The fuel that’s in most nuclear reactors today is made of uranium oxide fuel pellets that are clad in a zirconium alloy; the fuel pellets are placed in tubes made of a slightly different zirconium alloy and these tubes are placed into a grid pattern to form a fuel assembly. The reason for using zirconium is that it’s highly resistant to corrosion so, even if it’s submerged in seawater, the zirconium will continue to stay intact. The biggest problem with zirconium is that at very high temperatures it can catalyze the release of hydrogen from water, creating a hydrogen bubble that can explode. Most of the radioactivity released by the Three Mile Island accident left the plant when the operators decided to deliberately vent hydrogen to reduce the risk of an explosion; the fission product gases and the volatile iodine and cesium nuclides were vented at the same time.
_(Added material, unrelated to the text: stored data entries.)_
$ cat src/rtl/ahfp_result_fifo_if.sv
// Issue / result handshake bundle between upstream issuer, pipeline output,
// the result collector and its consumer.
interface ahfp_result_fifo_if #(
    parameter int WIDTH = 32,
    parameter int DEPTH = 16
);
    import ahfp_pkg::*;

    logic                        issue_valid;
    logic                        issue_ready;
    logic [WIDTH-1:0]            pipe_out;
    logic [WIDTH-1:0]            res_data;
    logic                        res_valid;
    logic                        res_ready;
    logic [clog2(DEPTH+1)-1:0]   count;
    logic [clog2(DEPTH+1)-1:0]   inflight;
    logic                        overflow;

    modport slave (
        input  issue_valid, pipe_out, res_ready,
        output issue_ready, res_data, res_valid, count, inflight, overflow
    );

    modport master (
        output issue_valid, pipe_out, res_ready,
        input  issue_ready, res_data, res_valid, count, inflight, overflow
    );

endinterface

$ cat src/rtl/ahfp_sync_fifo.sv
// Show-ahead synchronous FIFO; occupancy counter disambiguates full/empty so
// pointers wrap naturally. Writes into a full FIFO without a pop are dropped.
module ahfp_sync_fifo
    import ahfp_pkg::*;
#(
    parameter int WIDTH = AHFP_WIDTH,
    parameter int DEPTH = 16
) (
    input  logic                      clk,
    input  logic                      reset_n,
    input  logic                      i_wr,
    input  logic [WIDTH-1:0]          i_wdata,
    input  logic                      i_pop,
    output logic [WIDTH-1:0]          o_rdata,
    output logic [clog2(DEPTH+1)-1:0] o_count,
    output logic                      o_overflow
);
    localparam int AW = clog2(DEPTH);
    localparam int CW = clog2(DEPTH+1);

    logic [WIDTH-1:0] r_mem [DEPTH];
    logic [AW-1:0]    r_wptr;
    logic [AW-1:0]    r_rptr;
    logic [CW-1:0]    r_count;
    logic             r_ovf;
    logic             w_full;
    logic             w_pop;
    logic             w_wr;

    assign w_full = (r_count == CW'(DEPTH));
    assign w_pop  = i_pop && (r_count != '0);
    // A pop frees the slot at the read pointer this same edge, so a full FIFO can still take a write.
    assign w_wr   = i_wr && (!w_full || w_pop);

    always_ff @(posedge clk or negedge reset_n) begin
        if (!reset_n) begin
            r_wptr  <= '0;
            r_rptr  <= '0;
            r_count <= '0;
            r_ovf   <= 1'b0;
        end else begin
            if (w_wr)  r_wptr <= r_wptr + AW'(1);
            if (w_pop) r_rptr <= r_rptr + AW'(1);
            case ({w_wr, w_pop})
                2'b10:   r_count <= r_count + CW'(1);
                2'b01:   r_count <= r_count - CW'(1);
                default: r_count <= r_count;
            endcase
            if (i_wr && w_full && !w_pop) r_ovf <= 1'b1;
        end
    end

    always_ff @(posedge clk) begin
        if (w_wr) r_mem[r_wptr] <= i_wdata;
    end

    assign o_rdata    = r_mem[r_rptr];
    assign o_count    = r_count;
    assign o_overflow = r_ovf;

endmodule

$ cat src/rtl/ahfp_result_fifo.sv
// Credit-controlled collector for a fixed-latency ahfp pipeline: tags valid
// slots, captures tagged results into a FIFO, and withholds issue credits.
module ahfp_result_fifo
    import ahfp_pkg::*;
#(
    parameter int LATENCY = AHFP_LATENCY,
    parameter int DEPTH   = 16,
    parameter int WIDTH   = AHFP_WIDTH
) (
    input  logic               clk,
    input  logic               reset_n,
    ahfp_result_fifo_if.slave  bus
);
    localparam int CW = clog2(DEPTH+1);

    logic [LATENCY-1:0] r_tag;
    logic [CW-1:0]      r_inflight;
    logic [CW-1:0]      w_count;
    logic [CW:0]        w_used;
    logic               w_fire;
    logic               w_wr;
    logic               w_ovf;
    logic [WIDTH-1:0]   w_rdata;

    // Credits count both queued and still-travelling results, so a non-stallable pipe never overruns.
    assign w_used          = {1'b0, w_count} + {1'b0, r_inflight};
    assign bus.issue_ready = (w_used < (CW+1)'(DEPTH));
    assign w_fire          = bus.issue_valid && bus.issue_ready;
    assign w_wr            = r_tag[LATENCY-1];

    always_ff @(posedge clk or negedge reset_n) begin
        if (!reset_n) begin
            r_tag      <= '0;
            r_inflight <= '0;
        end else begin
            r_tag[0] <= w_fire;
            for (int i = 1; i < LATENCY; i++) r_tag[i] <= r_tag[i-1];
            case ({w_fire, w_wr})
                2'b10:   r_inflight <= r_inflight + CW'(1);
                2'b01:   r_inflight <= r_inflight - CW'(1);
                default: r_inflight <= r_inflight;
            endcase
        end
    end

    ahfp_sync_fifo #(
        .WIDTH (WIDTH),
        .DEPTH (DEPTH)
    ) u_fifo (
        .clk        (clk),
        .reset_n    (reset_n),
        .i_wr       (w_wr),
        .i_wdata    (bus.pipe_out),
        .i_pop      (bus.res_ready),
        .o_rdata    (w_rdata),
        .o_count    (w_count),
        .o_overflow (w_ovf)
    );

    assign bus.res_data  = w_rdata;
    assign bus.res_valid = (w_count != '0);
    assign bus.count     = w_count;
    assign bus.inflight  = r_inflight;
    assign bus.overflow  = w_ovf;

endmodule

$ cat src/flat_wrapper.sv
// flat-port wrapper written by rule: the top's interface ports become plain ports
module ahfp_result_fifo_flat import ahfp_pkg::*;
#(
    parameter int LATENCY = AHFP_LATENCY,
    parameter int DEPTH   = 16,
    parameter int WIDTH   = AHFP_WIDTH
)
  (clk, reset_n, bus_issue_valid, bus_pipe_out, bus_res_ready, bus_issue_ready, bus_res_data, bus_res_valid, bus_count, bus_inflight, bus_overflow);
  ahfp_result_fifo_if #(.WIDTH(WIDTH), .DEPTH(DEPTH)) bus_i ();
  input  logic clk;
  input  logic reset_n;
  input wire logic [$bits(bus_i.issue_valid)-1:0] bus_issue_valid;
  input wire logic [$bits(bus_i.pipe_out)-1:0] bus_pipe_out;
  input wire logic [$bits(bus_i.res_ready)-1:0] bus_res_ready;
  output wire logic [$bits(bus_i.issue_ready)-1:0] bus_issue_ready;
  output wire logic [$bits(bus_i.res_data)-1:0] bus_res_data;
  output wire logic [$bits(bus_i.res_valid)-1:0] bus_res_valid;
  output wire logic [$bits(bus_i.count)-1:0] bus_count;
  output wire logic [$bits(bus_i.inflight)-1:0] bus_inflight;
  output wire logic [$bits(bus_i.overflow)-1:0] bus_overflow;
  assign bus_i.issue_valid = bus_issue_valid;
  assign bus_i.pipe_out = bus_pipe_out;
  assign bus_i.res_ready = bus_res_ready;
  assign bus_issue_ready = bus_i.issue_ready;
  assign bus_res_data = bus_i.res_data;
  assign bus_res_valid = bus_i.res_valid;
  assign bus_count = bus_i.count;
  assign bus_inflight = bus_i.inflight;
  assign bus_overflow = bus_i.overflow;
  ahfp_result_fifo #(.LATENCY(LATENCY), .DEPTH(DEPTH), .WIDTH(WIDTH)) u_core (.clk(clk), .reset_n(reset_n), .bus(bus_i));
endmodule
$ cat config.mk
export PLATFORM = sky130hd
export DESIGN_NAME = ahfp_result_fifo_flat
export DESIGN_NICKNAME = d
export VERILOG_FILES = /design/src/rtl/ahfp_pkg.sv /design/src/rtl/ahfp_result_fifo_if.sv /design/src/rtl/ahfp_sync_fifo.sv /design/src/rtl/ahfp_result_fifo.sv /design/src/flat_wrapper.sv
export SDC_FILE = /design/constraint.sdc
export NUM_CORES = 1
export LEC_CHECK = 0
export CAP_MARGIN = 20
export CORE_UTILIZATION = 35
export DETAILED_ROUTE_END_ITERATION = 7
export PLACE_DENSITY = 0.54
export SYNTH_ARGS = -nofsm -noshare
export SYNTH_HDL_FRONTEND = slang
export SYNTH_HIERARCHICAL = 1
export SYNTH_SLANG_ARGS = --single-unit
$ cat constraint.sdc
create_clock -name clk -period 6.45 [get_ports clk]
set_input_delay 1.29 -clock clk [delete_from_list [all_inputs] [get_ports clk]]
set_output_delay 1.29 -clock clk [all_outputs]
set_load 0.01 [all_outputs]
And at Fukushima, there were multiple explosions from accumulated hydrogen before the accident was brought under control. The graphite that plays so important a role in the meltdown-proof fuels, on the other hand, won’t generate hydrogen, which is nice; even better is that graphite doesn’t absorb neutrons very easily.
The biggest potential issue with graphite is that it’s carbon and, as such, it can catch fire and burn, as happened to the graphite in the core at the Chernobyl reactor plant. Having said that, this is less likely to happen in one of the newer reactors due to the plant design, and even if it does occur there are still multiple non-flammable protective layers that will continue to protect the fuel particles and keep them from releasing their radioactivity into the environment.
The bottom line is that, while no fuel design is perfect, the TRISO fuel – whether used in a pebble bed or a high-temperature gas-cooled reactor – is some very rugged stuff that’s going to keep the fuel safe through worse conditions than were seen at Three Mile Island, Fukushima, or even Chernobyl. That’s pretty good.